Bestrijding van gewelddaden op luchthavens
Op voorstel van mevrouw Isabelle Durant, Minister van Mobiliteit en Vervoer, en de heer Marc Verwilghen, Minister van Justitie, keurde de Ministerraad een voorontwerp van wet (*) goed voor de bestrijding van wederrechtelijke daden van geweld op luchthavens voor de internationale burgerluchtvaart.
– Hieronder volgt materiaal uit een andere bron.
## src/rtl/cmp_evt_pkg.sv

```systemverilog
// Package: shared types and control-word field positions for the
// comparator event interrupt unit. Assumes a 5-bit write word and a
// 6-bit read word.
package cmp_evt_pkg;
    typedef enum logic [1:0] {
        SEL_ANY  = 2'b00,
        SEL_NONE = 2'b01,
        SEL_FALL = 2'b10,
        SEL_RISE = 2'b11
    } evt_sel_e;

    localparam int SEL_W     = 2;
    localparam int ROUTE_POS = 2;
    localparam int EN_POS    = 3;
    localparam int FLAG_POS  = 4;
    localparam int LVL_POS   = 5;
    localparam int WR_W      = 5;
    localparam int RD_W      = 6;
endpackage

```

## src/rtl/cmp_evt_sync.sv

```systemverilog
// Synchronizer: a chain of STAGES flops that brings the asynchronous
// comparator output into the clock domain. Assumes STAGES >= 2.
module cmp_evt_sync #(
    parameter int STAGES = 2
) (
    input  logic clk,
    input  logic rst_n,
    input  logic d_async,
    output logic q_sync
);
    logic [STAGES-1:0] chain;

    generate
        for (genvar i = 0; i < STAGES; i++) begin : g_stage
            // Shift the level one flop further down the chain
            always_ff @(posedge clk) begin
                if (!rst_n) chain[i] <= 1'b0;
                else if (i == 0) chain[i] <= d_async;
                else chain[i] <= chain[(i == 0) ? 0 : i-1];
            end
        end
    endgenerate

    assign q_sync = chain[STAGES-1];
endmodule

```

## src/rtl/cmp_evt_edge.sv

```systemverilog
// Edge qualifier: keeps last cycle's synchronized level and reports an
// event for the selected transition kind. The unused select code never
// reports an event. Assumes lvl is already synchronous.
module cmp_evt_edge
    import cmp_evt_pkg::*;
(
    input  logic     clk,
    input  logic     rst_n,
    input  logic     lvl,
    input  evt_sel_e sel,
    output logic     evt
);
    logic lvl_d;
    logic up;
    logic down;

    // Hold the previous level for comparison
    always_ff @(posedge clk) begin
        if (!rst_n) lvl_d <= 1'b0;
        else        lvl_d <= lvl;
    end

    assign up   = lvl & ~lvl_d;
    assign down = ~lvl & lvl_d;

    // Select which transition counts as an event
    always_comb begin
        case (sel)
            SEL_ANY:  evt = up | down;
            SEL_FALL: evt = down;
            SEL_RISE: evt = up;
            default:  evt = 1'b0;
        endcase
    end
endmodule

```

## src/rtl/cmp_evt_ctrl.sv

```systemverilog
// Control word and flag: holds the select, routing and enable fields.
// The flag is set by an event and cleared by write-one or acknowledge.
// A set wins over a clear in the same cycle. Assumes single-cycle
// write and acknowledge strobes.
module cmp_evt_ctrl
    import cmp_evt_pkg::*;
(
    input  logic            clk,
    input  logic            rst_n,
    input  logic            we,
    input  logic [WR_W-1:0] wdata,
    input  logic            evt,
    input  logic            ack,
    input  logic            gie,
    output evt_sel_e        sel,
    output logic            route,
    output logic            en,
    output logic            flag,
    output logic            req
);
    logic clr;

    assign clr = (we && wdata[FLAG_POS]) || ack;

    // Load the configuration fields on a write
    always_ff @(posedge clk) begin
        if (!rst_n) begin
            sel   <= SEL_ANY;
            route <= 1'b0;
            en    <= 1'b0;
        end else if (we) begin
            sel   <= evt_sel_e'(wdata[SEL_W-1:0]);
            route <= wdata[ROUTE_POS];
            en    <= wdata[EN_POS];
        end
    end

    // Sticky flag with set priority over clear
    always_ff @(posedge clk) begin
        if (!rst_n)   flag <= 1'b0;
        else if (evt) flag <= 1'b1;
        else if (clr) flag <= 1'b0;
    end

    assign req = flag & en & gie;
endmodule

```

## src/rtl/cmp_evt_irq.sv

```systemverilog
// Top: comparator event interrupt unit. It synchronizes the comparator,
// qualifies transitions, keeps the flag and control word, and muxes the
// capture trigger. Assumes cap_pin is already synchronous.
module cmp_evt_irq
    import cmp_evt_pkg::*;
#(
    parameter int SYNC_STAGES = 2
) (
    input  logic            clk,
    input  logic            rst_n,
    input  logic            cmp_raw,
    input  logic            cap_pin,
    input  logic            global_ie,
    input  logic            irq_ack,
    input  logic            ctl_we,
    input  logic [WR_W-1:0] ctl_wdata,
    output logic [RD_W-1:0] ctl_rdata,
    output logic            irq_req,
    output logic            cap_trig
);
    logic     lvl;
    logic     evt;
    evt_sel_e sel;
    logic     route;
    logic     en;
    logic     flag;

    cmp_evt_sync #(.STAGES(SYNC_STAGES)) u_sync (
        .clk(clk), .rst_n(rst_n), .d_async(cmp_raw), .q_sync(lvl)
    );

    cmp_evt_edge u_edge (
        .clk(clk), .rst_n(rst_n), .lvl(lvl), .sel(sel), .evt(evt)
    );

    cmp_evt_ctrl u_ctrl (
        .clk(clk), .rst_n(rst_n), .we(ctl_we), .wdata(ctl_wdata),
        .evt(evt), .ack(irq_ack), .gie(global_ie),
        .sel(sel), .route(route), .en(en), .flag(flag), .req(irq_req)
    );

    assign ctl_rdata = {lvl, flag, en, route, sel};
    assign cap_trig  = route ? lvl : cap_pin;
endmodule

```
Op voorstel van mevrouw Isabelle Durant, Minister van Mobiliteit en Vervoer, en de heer Marc Verwilghen, Minister van Justitie, keurde de Ministerraad een voorontwerp van wet (*) goed voor de bestrijding van wederrechtelijke daden van geweld op luchthavens voor de internationale burgerluchtvaart.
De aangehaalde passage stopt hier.